Adowyn Bryne, a second-year mechanical engineering (MechE) student, took the course last year as part of the inaugural cohort, yet this wasn’t her first foray into underwater vehicles. She had previously engaged in a SeaPerch program while in high school. “I enrolled in 2.S01 because I wanted to learn about more sophisticated underwater vehicles,” states Bryne. “I didn’t realize until later in the semester that SeaPerch actually originated at MIT Sea Grant!”
Benjamin expresses hope that first-year students will gain a few key takeaways from their participation in 2.S01: firstly, an appreciation that marine robotics is a highly interdisciplinary endeavor, incorporating mechanical engineering, electrical engineering, control theory, computer science, and ocean science; and secondly, an insight into viewing this work as a pathway to discovering and understanding the ocean. Students indicate that it’s that, and much more.
Isabella Yeung, a third-year Course 12 student, took the class during her sophomore year after involvement in an MIT Undergraduate Research Opportunities Program (UROP) at the MIT Sea Grant Bio Lab with Carolina Bastidas.
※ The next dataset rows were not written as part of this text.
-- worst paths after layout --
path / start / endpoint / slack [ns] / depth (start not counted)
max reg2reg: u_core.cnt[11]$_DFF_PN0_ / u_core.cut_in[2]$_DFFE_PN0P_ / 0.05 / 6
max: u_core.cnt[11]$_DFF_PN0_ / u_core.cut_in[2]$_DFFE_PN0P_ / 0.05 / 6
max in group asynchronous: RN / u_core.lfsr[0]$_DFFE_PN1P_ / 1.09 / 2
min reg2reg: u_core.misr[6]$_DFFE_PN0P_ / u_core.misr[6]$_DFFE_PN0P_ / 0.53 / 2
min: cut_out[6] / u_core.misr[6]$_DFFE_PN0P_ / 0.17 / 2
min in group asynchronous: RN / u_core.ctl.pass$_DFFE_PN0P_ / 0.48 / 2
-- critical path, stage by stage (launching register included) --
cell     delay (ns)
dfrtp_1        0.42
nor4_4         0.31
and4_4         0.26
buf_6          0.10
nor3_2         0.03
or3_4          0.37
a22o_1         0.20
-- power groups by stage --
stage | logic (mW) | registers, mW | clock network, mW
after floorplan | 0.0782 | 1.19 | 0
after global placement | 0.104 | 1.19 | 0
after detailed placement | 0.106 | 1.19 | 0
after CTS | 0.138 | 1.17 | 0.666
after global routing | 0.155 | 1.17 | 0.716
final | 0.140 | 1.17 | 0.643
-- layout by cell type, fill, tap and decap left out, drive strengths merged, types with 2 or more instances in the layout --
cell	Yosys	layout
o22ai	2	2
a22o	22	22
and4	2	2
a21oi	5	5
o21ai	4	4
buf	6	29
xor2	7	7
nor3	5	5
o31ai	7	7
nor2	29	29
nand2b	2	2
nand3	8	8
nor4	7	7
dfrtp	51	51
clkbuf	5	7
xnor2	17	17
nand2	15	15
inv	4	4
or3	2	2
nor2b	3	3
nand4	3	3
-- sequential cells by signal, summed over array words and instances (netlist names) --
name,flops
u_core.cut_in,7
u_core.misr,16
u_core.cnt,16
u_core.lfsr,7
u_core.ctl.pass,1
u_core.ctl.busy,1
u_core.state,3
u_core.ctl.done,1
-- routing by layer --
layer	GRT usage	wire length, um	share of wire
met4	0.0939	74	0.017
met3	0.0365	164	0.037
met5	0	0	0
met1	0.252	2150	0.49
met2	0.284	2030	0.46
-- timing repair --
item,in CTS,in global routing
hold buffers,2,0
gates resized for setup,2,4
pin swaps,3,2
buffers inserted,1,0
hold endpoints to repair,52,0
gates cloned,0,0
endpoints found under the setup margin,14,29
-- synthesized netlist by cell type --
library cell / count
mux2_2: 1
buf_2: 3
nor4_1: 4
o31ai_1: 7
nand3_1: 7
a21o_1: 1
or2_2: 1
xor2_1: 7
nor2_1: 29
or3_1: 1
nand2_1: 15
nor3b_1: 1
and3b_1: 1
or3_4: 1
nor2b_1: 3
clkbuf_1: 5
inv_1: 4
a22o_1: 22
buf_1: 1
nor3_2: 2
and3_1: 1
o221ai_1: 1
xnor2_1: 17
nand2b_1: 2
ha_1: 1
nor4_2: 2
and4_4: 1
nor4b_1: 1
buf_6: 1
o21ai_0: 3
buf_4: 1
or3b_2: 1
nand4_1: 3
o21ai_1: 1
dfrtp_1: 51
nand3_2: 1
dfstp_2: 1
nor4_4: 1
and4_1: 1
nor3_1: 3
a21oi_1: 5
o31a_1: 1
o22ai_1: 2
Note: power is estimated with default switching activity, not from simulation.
[src/rtl/fetch_queue.sv]
// DEPTH-entry synchronous FIFO of {pc, word} entries; flush beats push.
// The caller guarantees no push when full and no pop when empty.
module fetch_queue
  import fetch_unit_pkg::*;
#(
  parameter int DEPTH = 2,
  localparam int AW = $clog2(DEPTH),
  localparam int CW = AW + 1
) (
  input  logic         clk,
  input  logic         rst_n,
  input  logic         push,
  input  logic         pop,
  input  logic         flush,
  input  fetch_entry_t din,
  output logic [CW-1:0] count,
  output fetch_entry_t head
);

  fetch_entry_t mem [DEPTH];
  logic [AW-1:0] rd_ptr;
  logic [AW-1:0] wr_ptr;

  always_ff @(posedge clk or negedge rst_n) begin
    if (!rst_n) begin
      rd_ptr <= '0;
      wr_ptr <= '0;
      count  <= '0;
    end else if (flush) begin
      rd_ptr <= '0;
      wr_ptr <= '0;
      count  <= '0;
    end else begin
      if (push) wr_ptr <= wr_ptr + 1'b1;
      if (pop)  rd_ptr <= rd_ptr + 1'b1;
      count <= count + CW'(push) - CW'(pop);
    end
  end

  // NOTE: storage has no reset; only the pointers and count do, and the
  // consumer masks the head while the queue is empty.
  always_ff @(posedge clk) begin
    if (push && !flush) mem[wr_ptr] <= din;
  end

  assign head = mem[rd_ptr];

endmodule

[src/rtl/fetch_unit.sv]
// Instruction-fetch stage: owns the PC, drives a 1-cycle-latency ROM and
// queues returned words for decode. Optional counters under FETCH_STATS_EN.
module fetch_unit
  import fetch_unit_pkg::*;
#(
  parameter int          DEPTH    = 2,
  parameter logic [31:0] RESET_PC = RESET_PC_DEF,
  parameter logic [31:0] PC_LIMIT = PC_LIMIT_DEF
) (
  input  logic clk,
  input  logic rst_n,
  fetch_unit_if.master bus
`ifdef FETCH_STATS_EN
  ,
  output logic [31:0] stat_stall_cnt,
  output logic [31:0] stat_redirect_cnt
`endif
);

  localparam int CW = $clog2(DEPTH) + 1;

  logic [31:0]   fetch_pc;
  logic [31:0]   pc_d;
  logic          inflight;
  logic [CW-1:0] count;
  fetch_entry_t  head;
  fetch_entry_t  resp;
  logic          valid;
  logic          deq;
  logic          issue;
  logic          push;
  logic [CW:0]   occ;
  logic [31:0]   target;

  // NOTE: combinational signals use blocking assignments with every output
  // defaulted first, so no latches are inferred.
  always_comb begin
    valid  = (count != '0);
    deq    = valid & bus.inst_ready;
    // occupancy after this edge if nothing new were issued
    occ    = {1'b0, count} + (CW+1)'(inflight) - (CW+1)'(deq);
    issue  = rst_n & ~bus.redirect_valid & (occ < (CW+1)'(DEPTH));
    push   = inflight & ~bus.redirect_valid;
    target = bus.redirect_pc & 32'hFFFF_FFFC;
    resp   = '{pc: pc_d, word: bus.imem_rdata};
  end

  // NOTE: sequential state uses non-blocking assignments only.
  always_ff @(posedge clk or negedge rst_n) begin
    if (!rst_n) begin
      fetch_pc <= RESET_PC;
      pc_d     <= '0;
      inflight <= 1'b0;
    end else if (bus.redirect_valid) begin
      fetch_pc <= target;
      inflight <= 1'b0;
    end else if (issue) begin
      fetch_pc <= next_pc(fetch_pc, PC_LIMIT);
      pc_d     <= fetch_pc;
      inflight <= 1'b1;
    end else begin
      inflight <= 1'b0;
    end
  end

  fetch_queue #(.DEPTH(DEPTH)) u_queue (
    .clk   (clk),
    .rst_n (rst_n),
    .push  (push),
    .pop   (deq),
    .flush (bus.redirect_valid),
    .din   (resp),
    .count (count),
    .head  (head)
  );

  assign bus.imem_en    = issue;
  assign bus.imem_addr  = fetch_pc;
  assign bus.inst_valid = valid;
  assign bus.inst_data  = valid ? head.word : '0;
  assign bus.inst_pc    = valid ? head.pc   : '0;

`ifdef FETCH_STATS_EN
  always_ff @(posedge clk or negedge rst_n) begin
    if (!rst_n) begin
      stat_stall_cnt    <= '0;
      stat_redirect_cnt <= '0;
    end else begin
      if (!valid && stat_stall_cnt != 32'hFFFF_FFFF)
        stat_stall_cnt <= stat_stall_cnt + 32'd1;
      if (bus.redirect_valid && stat_redirect_cnt != 32'hFFFF_FFFF)
        stat_redirect_cnt <= stat_redirect_cnt + 32'd1;
    end
  end
`endif

endmodule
Bastidas is a research scientist in MIT Sea Grant’s Marine Advisory Services team.
“While working in UROP, I encountered numerous AUVs and other projects being developed at MIT Sea Grant,” Yeung recounts. “I was eager to learn more and gain deeper insights into their work. This class was an excellent chance to dive into marine robotics without any prior background in Course 2.”
She described the course as “easily one of the most hands-on (and incredibly enjoyable) classes” she has ever attended, adding that she valued the chance to build and deploy the AUV.
“As an individual who enjoys tinkering, I appreciated the opportunity to get my hands dirty — quite literally, with grease and Charles [River] water,” Yeung remarks. “I eagerly anticipated all of the sessions, particularly the deployment activities. Nothing quite compared to the exhilarating experience of launching our program, hurrying to drop the AUV into the Charles, and partaking in a boat chase, hoping it hadn’t gone astray.”
Bryne advises students contemplating the course not to stress too much if it aligns with a specific career trajectory they are considering. “Your first year is about exploration. If you’re intrigued by the class, enroll! You may uncover a newfound interest. Regardless of whether you wish to continue learning about AUVs, you’ll acquire valuable transferable skills and enjoy yourself immensely.”
Bryne herself believes that this experience is shaping her future interests and opportunities. “Every time I’ve engaged with robots, I’ve loved it,” she shares, “but I also have a strong passion for women’s health. I aspire to design medical technology specifically for women, but I genuinely think there’s potential to integrate robotics into that space. It’s wonderful that MechE is such a diverse field, and that MIT’s curriculum allows me to explore a multitude of possible study areas.”